• WHAT YOU SHOULD DO
Among the entries below, extract exactly the lines that run from the one with "export SYNTH_SLANG_ARGS = --single-unit" through the one with "postSynth.asyncResetShare = 0", both ends included.

[Start of section]

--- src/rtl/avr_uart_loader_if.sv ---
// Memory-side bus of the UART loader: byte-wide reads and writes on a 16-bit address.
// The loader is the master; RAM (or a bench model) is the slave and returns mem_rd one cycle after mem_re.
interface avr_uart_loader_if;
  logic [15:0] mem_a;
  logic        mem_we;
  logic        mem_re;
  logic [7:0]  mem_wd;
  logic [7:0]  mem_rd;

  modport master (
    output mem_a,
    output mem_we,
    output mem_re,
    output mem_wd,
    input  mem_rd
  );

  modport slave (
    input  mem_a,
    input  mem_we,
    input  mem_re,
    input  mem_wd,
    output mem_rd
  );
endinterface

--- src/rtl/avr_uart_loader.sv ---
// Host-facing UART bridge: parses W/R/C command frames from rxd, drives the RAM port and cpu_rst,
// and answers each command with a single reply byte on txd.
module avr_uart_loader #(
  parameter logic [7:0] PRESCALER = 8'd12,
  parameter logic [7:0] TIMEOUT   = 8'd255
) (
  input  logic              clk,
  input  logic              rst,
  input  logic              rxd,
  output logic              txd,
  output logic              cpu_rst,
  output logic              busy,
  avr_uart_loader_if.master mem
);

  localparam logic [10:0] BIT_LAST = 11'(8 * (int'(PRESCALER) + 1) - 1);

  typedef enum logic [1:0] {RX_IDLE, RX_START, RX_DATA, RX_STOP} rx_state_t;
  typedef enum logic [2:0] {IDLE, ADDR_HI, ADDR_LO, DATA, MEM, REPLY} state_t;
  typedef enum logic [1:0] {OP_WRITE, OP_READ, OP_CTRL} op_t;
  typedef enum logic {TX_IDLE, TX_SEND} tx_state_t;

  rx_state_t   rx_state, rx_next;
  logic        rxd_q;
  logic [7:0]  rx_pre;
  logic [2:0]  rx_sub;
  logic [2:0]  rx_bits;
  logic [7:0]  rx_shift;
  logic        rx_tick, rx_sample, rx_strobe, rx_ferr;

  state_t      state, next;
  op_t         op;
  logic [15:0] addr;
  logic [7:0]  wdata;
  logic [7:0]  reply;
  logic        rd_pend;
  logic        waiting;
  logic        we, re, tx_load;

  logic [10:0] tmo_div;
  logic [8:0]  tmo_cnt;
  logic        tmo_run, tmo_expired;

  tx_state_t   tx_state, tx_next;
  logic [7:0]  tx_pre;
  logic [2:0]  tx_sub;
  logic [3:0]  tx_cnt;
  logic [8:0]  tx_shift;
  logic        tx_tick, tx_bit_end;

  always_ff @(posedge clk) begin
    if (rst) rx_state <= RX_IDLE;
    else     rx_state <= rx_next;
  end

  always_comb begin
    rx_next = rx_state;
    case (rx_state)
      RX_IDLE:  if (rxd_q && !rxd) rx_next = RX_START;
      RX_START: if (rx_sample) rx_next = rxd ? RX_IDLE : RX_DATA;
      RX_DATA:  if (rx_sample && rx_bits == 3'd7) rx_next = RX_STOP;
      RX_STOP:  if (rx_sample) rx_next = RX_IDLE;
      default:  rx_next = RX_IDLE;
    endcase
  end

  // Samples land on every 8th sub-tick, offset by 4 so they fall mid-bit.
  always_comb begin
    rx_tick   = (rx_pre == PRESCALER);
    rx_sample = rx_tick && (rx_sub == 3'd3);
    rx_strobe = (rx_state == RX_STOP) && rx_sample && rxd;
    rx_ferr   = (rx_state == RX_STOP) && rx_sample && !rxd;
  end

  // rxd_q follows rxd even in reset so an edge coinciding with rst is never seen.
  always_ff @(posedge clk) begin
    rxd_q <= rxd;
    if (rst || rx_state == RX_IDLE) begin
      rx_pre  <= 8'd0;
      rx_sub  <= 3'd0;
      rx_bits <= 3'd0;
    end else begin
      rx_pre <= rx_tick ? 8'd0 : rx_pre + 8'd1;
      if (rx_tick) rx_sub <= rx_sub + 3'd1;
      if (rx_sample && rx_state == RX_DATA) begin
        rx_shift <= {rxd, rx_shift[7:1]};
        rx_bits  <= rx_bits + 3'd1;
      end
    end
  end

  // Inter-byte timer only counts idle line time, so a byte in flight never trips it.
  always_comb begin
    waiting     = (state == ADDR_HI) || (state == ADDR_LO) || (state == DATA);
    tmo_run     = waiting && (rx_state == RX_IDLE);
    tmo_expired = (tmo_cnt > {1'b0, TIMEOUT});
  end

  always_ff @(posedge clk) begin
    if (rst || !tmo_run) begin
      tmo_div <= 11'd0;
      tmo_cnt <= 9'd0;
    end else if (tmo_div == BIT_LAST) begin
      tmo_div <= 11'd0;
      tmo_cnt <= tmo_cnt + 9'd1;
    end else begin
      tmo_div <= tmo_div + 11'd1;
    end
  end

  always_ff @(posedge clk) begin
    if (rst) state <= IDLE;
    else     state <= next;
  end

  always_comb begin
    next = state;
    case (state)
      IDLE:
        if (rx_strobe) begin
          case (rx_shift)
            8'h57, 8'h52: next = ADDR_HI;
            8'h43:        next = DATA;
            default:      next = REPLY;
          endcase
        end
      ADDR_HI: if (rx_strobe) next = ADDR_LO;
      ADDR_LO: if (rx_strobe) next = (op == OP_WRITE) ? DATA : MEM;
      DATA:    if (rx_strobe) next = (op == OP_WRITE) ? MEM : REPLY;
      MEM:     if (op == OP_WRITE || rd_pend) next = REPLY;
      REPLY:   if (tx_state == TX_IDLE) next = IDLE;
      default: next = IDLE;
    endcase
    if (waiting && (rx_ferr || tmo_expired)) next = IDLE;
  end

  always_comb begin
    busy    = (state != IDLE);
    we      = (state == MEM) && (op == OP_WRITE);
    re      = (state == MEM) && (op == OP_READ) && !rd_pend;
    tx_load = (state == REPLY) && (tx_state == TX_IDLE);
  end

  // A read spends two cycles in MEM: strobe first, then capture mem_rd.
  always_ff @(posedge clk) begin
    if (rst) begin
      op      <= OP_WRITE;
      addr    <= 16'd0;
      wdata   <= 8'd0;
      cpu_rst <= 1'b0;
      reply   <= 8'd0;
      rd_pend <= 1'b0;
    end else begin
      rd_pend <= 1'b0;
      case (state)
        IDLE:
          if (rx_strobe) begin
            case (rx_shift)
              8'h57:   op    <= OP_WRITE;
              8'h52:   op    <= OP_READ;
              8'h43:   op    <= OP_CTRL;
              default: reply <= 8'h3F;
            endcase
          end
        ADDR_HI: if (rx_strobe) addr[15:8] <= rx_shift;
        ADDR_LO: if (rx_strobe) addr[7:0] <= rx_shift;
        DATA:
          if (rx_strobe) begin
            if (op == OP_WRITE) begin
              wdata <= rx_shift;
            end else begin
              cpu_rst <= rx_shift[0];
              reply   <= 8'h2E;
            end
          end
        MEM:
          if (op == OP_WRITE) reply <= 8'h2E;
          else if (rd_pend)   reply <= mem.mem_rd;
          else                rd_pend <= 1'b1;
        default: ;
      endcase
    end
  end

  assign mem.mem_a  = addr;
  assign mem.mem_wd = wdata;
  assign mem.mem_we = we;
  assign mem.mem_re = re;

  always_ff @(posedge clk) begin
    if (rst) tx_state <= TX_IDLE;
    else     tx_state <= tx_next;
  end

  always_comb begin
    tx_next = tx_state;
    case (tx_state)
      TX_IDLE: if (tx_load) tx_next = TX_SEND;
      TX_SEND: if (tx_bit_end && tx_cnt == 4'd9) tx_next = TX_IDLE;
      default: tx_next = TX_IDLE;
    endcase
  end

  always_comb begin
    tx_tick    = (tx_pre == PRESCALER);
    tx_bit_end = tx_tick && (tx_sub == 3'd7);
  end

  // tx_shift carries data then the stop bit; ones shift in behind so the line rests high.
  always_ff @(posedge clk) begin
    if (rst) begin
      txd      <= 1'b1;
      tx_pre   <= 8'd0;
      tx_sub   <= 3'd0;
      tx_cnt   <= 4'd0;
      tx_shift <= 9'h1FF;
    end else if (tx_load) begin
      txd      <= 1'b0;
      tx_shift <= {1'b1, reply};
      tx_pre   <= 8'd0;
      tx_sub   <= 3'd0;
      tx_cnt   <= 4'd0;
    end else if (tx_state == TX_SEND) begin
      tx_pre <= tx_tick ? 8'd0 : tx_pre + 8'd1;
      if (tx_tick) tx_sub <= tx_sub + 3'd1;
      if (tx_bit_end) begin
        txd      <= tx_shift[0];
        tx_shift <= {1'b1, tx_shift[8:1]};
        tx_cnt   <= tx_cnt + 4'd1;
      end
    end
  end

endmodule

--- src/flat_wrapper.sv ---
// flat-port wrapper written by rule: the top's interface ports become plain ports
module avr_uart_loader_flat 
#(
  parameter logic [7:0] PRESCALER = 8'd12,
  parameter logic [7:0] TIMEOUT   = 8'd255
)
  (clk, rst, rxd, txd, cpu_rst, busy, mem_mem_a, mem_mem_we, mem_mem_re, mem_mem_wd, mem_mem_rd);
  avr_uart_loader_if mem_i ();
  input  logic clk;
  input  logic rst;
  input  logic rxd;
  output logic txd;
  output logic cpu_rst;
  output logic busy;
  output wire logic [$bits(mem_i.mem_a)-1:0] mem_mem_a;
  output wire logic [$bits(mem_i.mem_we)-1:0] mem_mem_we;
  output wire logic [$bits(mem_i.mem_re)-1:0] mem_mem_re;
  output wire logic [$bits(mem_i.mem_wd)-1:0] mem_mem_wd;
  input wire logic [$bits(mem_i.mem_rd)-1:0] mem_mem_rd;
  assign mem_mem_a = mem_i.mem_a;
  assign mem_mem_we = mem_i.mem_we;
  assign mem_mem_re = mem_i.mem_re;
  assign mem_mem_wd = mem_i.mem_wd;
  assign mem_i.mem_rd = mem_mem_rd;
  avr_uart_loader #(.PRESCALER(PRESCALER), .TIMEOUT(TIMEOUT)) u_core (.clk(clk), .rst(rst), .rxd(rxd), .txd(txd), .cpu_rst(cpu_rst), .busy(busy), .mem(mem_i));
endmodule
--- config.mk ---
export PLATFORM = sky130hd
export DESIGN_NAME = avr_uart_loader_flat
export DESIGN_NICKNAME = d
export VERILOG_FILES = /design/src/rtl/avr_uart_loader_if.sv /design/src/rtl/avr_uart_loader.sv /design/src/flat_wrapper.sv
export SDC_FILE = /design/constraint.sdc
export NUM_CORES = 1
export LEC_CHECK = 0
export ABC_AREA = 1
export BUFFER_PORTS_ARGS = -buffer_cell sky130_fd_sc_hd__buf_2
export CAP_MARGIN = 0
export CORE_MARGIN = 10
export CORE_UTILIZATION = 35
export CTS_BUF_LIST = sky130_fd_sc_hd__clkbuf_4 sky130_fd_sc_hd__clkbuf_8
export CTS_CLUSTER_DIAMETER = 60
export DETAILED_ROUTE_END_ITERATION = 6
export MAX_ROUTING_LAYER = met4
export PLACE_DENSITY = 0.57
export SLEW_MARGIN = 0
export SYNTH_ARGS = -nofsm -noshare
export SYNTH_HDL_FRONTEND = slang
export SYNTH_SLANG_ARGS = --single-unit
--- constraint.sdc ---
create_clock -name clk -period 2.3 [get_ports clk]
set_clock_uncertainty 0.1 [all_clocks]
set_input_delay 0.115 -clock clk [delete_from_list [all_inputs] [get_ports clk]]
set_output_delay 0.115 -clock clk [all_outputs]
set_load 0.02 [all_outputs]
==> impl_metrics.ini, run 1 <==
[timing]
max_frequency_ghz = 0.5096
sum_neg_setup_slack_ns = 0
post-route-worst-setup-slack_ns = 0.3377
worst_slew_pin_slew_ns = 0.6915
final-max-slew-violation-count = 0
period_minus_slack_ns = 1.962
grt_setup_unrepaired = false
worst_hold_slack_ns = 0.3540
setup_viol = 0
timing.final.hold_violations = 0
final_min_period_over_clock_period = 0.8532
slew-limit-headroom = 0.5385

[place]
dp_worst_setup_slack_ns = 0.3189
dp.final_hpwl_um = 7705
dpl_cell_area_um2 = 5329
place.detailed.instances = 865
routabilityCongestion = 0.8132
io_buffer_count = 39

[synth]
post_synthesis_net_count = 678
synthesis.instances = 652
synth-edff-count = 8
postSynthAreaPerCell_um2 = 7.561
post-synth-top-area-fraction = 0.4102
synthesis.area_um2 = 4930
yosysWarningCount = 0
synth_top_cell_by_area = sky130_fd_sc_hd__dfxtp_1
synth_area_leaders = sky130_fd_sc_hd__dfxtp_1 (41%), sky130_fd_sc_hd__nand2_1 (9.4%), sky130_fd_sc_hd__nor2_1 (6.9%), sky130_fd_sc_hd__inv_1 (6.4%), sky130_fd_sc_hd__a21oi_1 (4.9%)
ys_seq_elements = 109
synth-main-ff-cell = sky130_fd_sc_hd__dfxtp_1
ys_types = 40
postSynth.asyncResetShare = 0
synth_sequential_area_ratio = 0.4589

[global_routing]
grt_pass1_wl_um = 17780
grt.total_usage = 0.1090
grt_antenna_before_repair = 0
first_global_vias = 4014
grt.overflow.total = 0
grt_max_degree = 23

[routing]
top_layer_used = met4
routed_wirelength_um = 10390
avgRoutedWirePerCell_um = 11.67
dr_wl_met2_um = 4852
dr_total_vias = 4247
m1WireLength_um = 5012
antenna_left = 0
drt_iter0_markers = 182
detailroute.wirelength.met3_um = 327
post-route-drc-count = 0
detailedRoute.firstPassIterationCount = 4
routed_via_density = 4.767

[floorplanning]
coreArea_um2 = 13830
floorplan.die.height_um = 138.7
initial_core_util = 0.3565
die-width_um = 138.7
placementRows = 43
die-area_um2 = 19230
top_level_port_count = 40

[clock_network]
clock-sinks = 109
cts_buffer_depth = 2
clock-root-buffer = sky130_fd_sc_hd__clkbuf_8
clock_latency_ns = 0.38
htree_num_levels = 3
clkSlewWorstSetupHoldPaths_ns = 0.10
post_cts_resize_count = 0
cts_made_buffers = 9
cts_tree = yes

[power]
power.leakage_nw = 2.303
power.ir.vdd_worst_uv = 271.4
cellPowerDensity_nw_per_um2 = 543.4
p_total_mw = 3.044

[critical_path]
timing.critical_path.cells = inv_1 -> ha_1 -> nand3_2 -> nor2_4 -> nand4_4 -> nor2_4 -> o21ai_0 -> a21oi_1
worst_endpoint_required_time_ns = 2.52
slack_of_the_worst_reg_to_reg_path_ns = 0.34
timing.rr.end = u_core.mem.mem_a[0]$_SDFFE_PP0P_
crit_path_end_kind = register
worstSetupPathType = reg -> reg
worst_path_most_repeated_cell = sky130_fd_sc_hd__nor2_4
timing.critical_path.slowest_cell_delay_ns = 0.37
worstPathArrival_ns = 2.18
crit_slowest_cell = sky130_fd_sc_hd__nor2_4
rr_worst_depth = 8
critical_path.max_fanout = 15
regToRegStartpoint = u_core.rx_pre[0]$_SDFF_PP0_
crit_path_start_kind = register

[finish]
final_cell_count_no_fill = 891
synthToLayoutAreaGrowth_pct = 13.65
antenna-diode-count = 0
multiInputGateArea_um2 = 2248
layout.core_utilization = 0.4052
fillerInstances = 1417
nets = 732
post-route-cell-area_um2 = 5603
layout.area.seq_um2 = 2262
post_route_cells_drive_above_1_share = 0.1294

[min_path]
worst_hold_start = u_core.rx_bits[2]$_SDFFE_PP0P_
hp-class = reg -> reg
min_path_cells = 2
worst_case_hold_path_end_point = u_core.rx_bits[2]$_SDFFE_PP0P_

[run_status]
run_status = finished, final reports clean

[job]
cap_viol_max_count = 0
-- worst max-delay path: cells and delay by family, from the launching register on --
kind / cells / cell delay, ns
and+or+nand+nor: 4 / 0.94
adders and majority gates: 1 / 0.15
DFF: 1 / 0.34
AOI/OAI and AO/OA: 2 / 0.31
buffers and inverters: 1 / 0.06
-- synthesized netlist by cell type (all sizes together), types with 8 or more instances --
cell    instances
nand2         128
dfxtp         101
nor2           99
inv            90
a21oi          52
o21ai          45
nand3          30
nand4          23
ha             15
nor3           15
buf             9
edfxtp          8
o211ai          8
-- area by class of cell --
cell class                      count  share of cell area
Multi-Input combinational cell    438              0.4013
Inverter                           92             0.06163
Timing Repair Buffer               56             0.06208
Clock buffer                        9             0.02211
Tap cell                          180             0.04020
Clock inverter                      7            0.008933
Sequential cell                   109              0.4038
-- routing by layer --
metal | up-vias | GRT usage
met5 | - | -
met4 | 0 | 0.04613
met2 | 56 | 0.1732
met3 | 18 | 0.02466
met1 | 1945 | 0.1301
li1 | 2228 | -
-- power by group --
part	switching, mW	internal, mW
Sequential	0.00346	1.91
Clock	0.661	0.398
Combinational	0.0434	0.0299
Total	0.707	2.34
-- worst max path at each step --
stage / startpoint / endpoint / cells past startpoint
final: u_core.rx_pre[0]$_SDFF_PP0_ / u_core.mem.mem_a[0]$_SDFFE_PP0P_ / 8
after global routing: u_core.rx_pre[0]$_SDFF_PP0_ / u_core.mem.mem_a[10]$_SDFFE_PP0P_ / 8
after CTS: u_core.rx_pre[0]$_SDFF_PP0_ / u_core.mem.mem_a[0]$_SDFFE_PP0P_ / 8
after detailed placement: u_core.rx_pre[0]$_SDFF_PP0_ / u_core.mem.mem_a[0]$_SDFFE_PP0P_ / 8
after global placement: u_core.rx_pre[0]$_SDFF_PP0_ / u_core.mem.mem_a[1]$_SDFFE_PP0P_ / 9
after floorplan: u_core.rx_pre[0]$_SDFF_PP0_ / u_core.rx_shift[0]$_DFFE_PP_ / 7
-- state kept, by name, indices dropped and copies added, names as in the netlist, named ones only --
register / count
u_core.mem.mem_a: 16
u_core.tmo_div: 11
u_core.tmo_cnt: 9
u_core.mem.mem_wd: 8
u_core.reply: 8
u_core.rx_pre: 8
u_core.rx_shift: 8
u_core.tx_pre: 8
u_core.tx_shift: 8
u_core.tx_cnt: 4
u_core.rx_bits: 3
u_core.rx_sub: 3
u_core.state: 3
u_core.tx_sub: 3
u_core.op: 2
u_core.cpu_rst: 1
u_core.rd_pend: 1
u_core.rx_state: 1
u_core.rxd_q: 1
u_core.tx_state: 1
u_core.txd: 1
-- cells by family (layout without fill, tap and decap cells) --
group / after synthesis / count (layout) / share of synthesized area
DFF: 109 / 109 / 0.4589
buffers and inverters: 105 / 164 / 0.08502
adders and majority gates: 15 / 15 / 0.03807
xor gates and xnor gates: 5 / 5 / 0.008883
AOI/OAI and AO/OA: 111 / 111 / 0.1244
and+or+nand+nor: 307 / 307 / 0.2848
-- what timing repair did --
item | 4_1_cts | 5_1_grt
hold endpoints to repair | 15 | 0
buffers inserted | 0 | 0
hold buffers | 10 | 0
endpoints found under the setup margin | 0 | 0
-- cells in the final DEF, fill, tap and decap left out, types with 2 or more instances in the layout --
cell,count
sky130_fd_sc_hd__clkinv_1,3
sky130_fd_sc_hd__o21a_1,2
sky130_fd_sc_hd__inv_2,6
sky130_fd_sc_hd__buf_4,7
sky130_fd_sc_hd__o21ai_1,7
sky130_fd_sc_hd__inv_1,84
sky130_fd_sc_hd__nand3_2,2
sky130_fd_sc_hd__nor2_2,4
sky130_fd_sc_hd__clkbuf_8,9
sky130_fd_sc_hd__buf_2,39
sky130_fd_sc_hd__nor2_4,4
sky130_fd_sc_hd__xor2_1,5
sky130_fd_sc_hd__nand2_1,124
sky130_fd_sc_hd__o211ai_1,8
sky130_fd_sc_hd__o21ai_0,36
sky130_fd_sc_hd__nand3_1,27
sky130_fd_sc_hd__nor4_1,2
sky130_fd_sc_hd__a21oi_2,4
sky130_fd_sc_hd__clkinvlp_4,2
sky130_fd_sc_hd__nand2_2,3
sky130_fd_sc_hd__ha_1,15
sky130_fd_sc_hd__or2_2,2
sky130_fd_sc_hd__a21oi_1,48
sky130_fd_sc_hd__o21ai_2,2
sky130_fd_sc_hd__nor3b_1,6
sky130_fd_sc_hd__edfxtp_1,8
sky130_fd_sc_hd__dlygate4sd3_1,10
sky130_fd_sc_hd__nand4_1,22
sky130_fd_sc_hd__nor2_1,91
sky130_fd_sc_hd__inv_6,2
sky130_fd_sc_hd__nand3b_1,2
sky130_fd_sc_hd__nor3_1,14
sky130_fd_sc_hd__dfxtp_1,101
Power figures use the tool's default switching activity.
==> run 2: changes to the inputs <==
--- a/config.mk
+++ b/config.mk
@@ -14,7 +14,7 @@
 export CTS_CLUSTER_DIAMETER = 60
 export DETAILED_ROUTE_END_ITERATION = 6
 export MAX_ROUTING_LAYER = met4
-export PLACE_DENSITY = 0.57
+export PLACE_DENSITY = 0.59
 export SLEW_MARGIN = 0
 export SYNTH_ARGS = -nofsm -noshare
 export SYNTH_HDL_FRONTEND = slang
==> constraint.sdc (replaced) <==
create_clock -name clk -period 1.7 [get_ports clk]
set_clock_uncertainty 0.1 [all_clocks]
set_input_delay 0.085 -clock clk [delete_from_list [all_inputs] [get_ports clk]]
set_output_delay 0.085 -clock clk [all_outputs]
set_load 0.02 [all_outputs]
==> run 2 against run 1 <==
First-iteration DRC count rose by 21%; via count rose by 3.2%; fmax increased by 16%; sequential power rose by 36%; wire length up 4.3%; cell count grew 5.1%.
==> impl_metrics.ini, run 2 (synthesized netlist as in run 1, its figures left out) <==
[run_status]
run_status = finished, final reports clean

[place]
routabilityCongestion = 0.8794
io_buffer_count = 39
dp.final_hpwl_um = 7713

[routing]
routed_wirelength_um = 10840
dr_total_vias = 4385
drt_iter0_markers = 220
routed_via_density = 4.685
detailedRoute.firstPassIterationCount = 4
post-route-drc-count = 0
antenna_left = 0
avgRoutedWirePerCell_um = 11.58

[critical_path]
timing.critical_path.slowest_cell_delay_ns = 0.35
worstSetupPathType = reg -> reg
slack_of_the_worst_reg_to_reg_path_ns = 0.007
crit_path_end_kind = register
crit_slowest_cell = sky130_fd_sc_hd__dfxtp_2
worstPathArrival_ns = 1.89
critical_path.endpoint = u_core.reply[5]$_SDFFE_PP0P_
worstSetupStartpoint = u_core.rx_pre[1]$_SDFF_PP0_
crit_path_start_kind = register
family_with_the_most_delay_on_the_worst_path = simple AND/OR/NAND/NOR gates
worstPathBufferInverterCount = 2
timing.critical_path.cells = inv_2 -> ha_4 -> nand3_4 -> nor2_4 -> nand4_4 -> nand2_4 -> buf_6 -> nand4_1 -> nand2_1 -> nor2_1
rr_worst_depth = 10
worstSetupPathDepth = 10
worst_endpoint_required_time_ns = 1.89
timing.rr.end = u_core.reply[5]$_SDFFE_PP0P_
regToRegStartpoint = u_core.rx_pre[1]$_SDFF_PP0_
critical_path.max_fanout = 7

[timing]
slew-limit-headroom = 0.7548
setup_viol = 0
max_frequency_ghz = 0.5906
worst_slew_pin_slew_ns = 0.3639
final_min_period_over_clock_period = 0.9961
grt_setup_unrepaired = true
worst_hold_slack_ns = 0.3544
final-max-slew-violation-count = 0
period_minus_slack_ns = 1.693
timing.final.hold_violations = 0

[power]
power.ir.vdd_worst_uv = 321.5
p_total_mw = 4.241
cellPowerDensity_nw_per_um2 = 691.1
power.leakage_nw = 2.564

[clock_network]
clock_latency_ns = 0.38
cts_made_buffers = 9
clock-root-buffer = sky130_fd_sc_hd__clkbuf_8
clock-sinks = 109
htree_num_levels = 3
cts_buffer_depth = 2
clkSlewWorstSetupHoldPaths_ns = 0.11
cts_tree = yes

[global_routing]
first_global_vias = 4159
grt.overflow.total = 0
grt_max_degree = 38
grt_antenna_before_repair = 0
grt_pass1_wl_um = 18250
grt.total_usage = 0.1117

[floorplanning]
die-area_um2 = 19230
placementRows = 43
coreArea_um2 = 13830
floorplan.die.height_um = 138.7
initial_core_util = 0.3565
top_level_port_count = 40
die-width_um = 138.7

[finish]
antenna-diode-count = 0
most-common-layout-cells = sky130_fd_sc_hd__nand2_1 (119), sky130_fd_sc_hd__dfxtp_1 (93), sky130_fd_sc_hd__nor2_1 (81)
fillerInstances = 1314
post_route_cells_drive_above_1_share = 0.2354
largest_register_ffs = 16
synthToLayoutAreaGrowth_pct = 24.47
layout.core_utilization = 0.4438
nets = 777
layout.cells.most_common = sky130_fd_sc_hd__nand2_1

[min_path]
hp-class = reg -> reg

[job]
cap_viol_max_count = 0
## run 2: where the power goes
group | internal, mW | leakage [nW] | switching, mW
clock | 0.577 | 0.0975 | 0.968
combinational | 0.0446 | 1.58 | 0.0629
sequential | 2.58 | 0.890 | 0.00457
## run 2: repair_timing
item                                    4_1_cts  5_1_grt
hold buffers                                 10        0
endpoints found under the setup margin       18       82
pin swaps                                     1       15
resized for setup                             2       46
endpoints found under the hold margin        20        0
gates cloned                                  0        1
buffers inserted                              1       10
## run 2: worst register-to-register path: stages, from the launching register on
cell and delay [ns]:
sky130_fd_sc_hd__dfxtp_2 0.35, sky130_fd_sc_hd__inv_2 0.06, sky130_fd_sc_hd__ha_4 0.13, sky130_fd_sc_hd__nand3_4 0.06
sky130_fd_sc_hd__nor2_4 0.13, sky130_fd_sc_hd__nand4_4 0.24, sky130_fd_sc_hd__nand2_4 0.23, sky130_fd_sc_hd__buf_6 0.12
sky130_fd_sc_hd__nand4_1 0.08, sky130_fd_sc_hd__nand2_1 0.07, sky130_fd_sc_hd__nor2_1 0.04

[End of section]

• ANSWER BELOW
export SYNTH_SLANG_ARGS = --single-unit
--- constraint.sdc ---
create_clock -name clk -period 2.3 [get_ports clk]
set_clock_uncertainty 0.1 [all_clocks]
set_input_delay 0.115 -clock clk [delete_from_list [all_inputs] [get_ports clk]]
set_output_delay 0.115 -clock clk [all_outputs]
set_load 0.02 [all_outputs]
==> impl_metrics.ini, run 1 <==
[timing]
max_frequency_ghz = 0.5096
sum_neg_setup_slack_ns = 0
post-route-worst-setup-slack_ns = 0.3377
worst_slew_pin_slew_ns = 0.6915
final-max-slew-violation-count = 0
period_minus_slack_ns = 1.962
grt_setup_unrepaired = false
worst_hold_slack_ns = 0.3540
setup_viol = 0
timing.final.hold_violations = 0
final_min_period_over_clock_period = 0.8532
slew-limit-headroom = 0.5385

[place]
dp_worst_setup_slack_ns = 0.3189
dp.final_hpwl_um = 7705
dpl_cell_area_um2 = 5329
place.detailed.instances = 865
routabilityCongestion = 0.8132
io_buffer_count = 39

[synth]
post_synthesis_net_count = 678
synthesis.instances = 652
synth-edff-count = 8
postSynthAreaPerCell_um2 = 7.561
post-synth-top-area-fraction = 0.4102
synthesis.area_um2 = 4930
yosysWarningCount = 0
synth_top_cell_by_area = sky130_fd_sc_hd__dfxtp_1
synth_area_leaders = sky130_fd_sc_hd__dfxtp_1 (41%), sky130_fd_sc_hd__nand2_1 (9.4%), sky130_fd_sc_hd__nor2_1 (6.9%), sky130_fd_sc_hd__inv_1 (6.4%), sky130_fd_sc_hd__a21oi_1 (4.9%)
ys_seq_elements = 109
synth-main-ff-cell = sky130_fd_sc_hd__dfxtp_1
ys_types = 40
postSynth.asyncResetShare = 0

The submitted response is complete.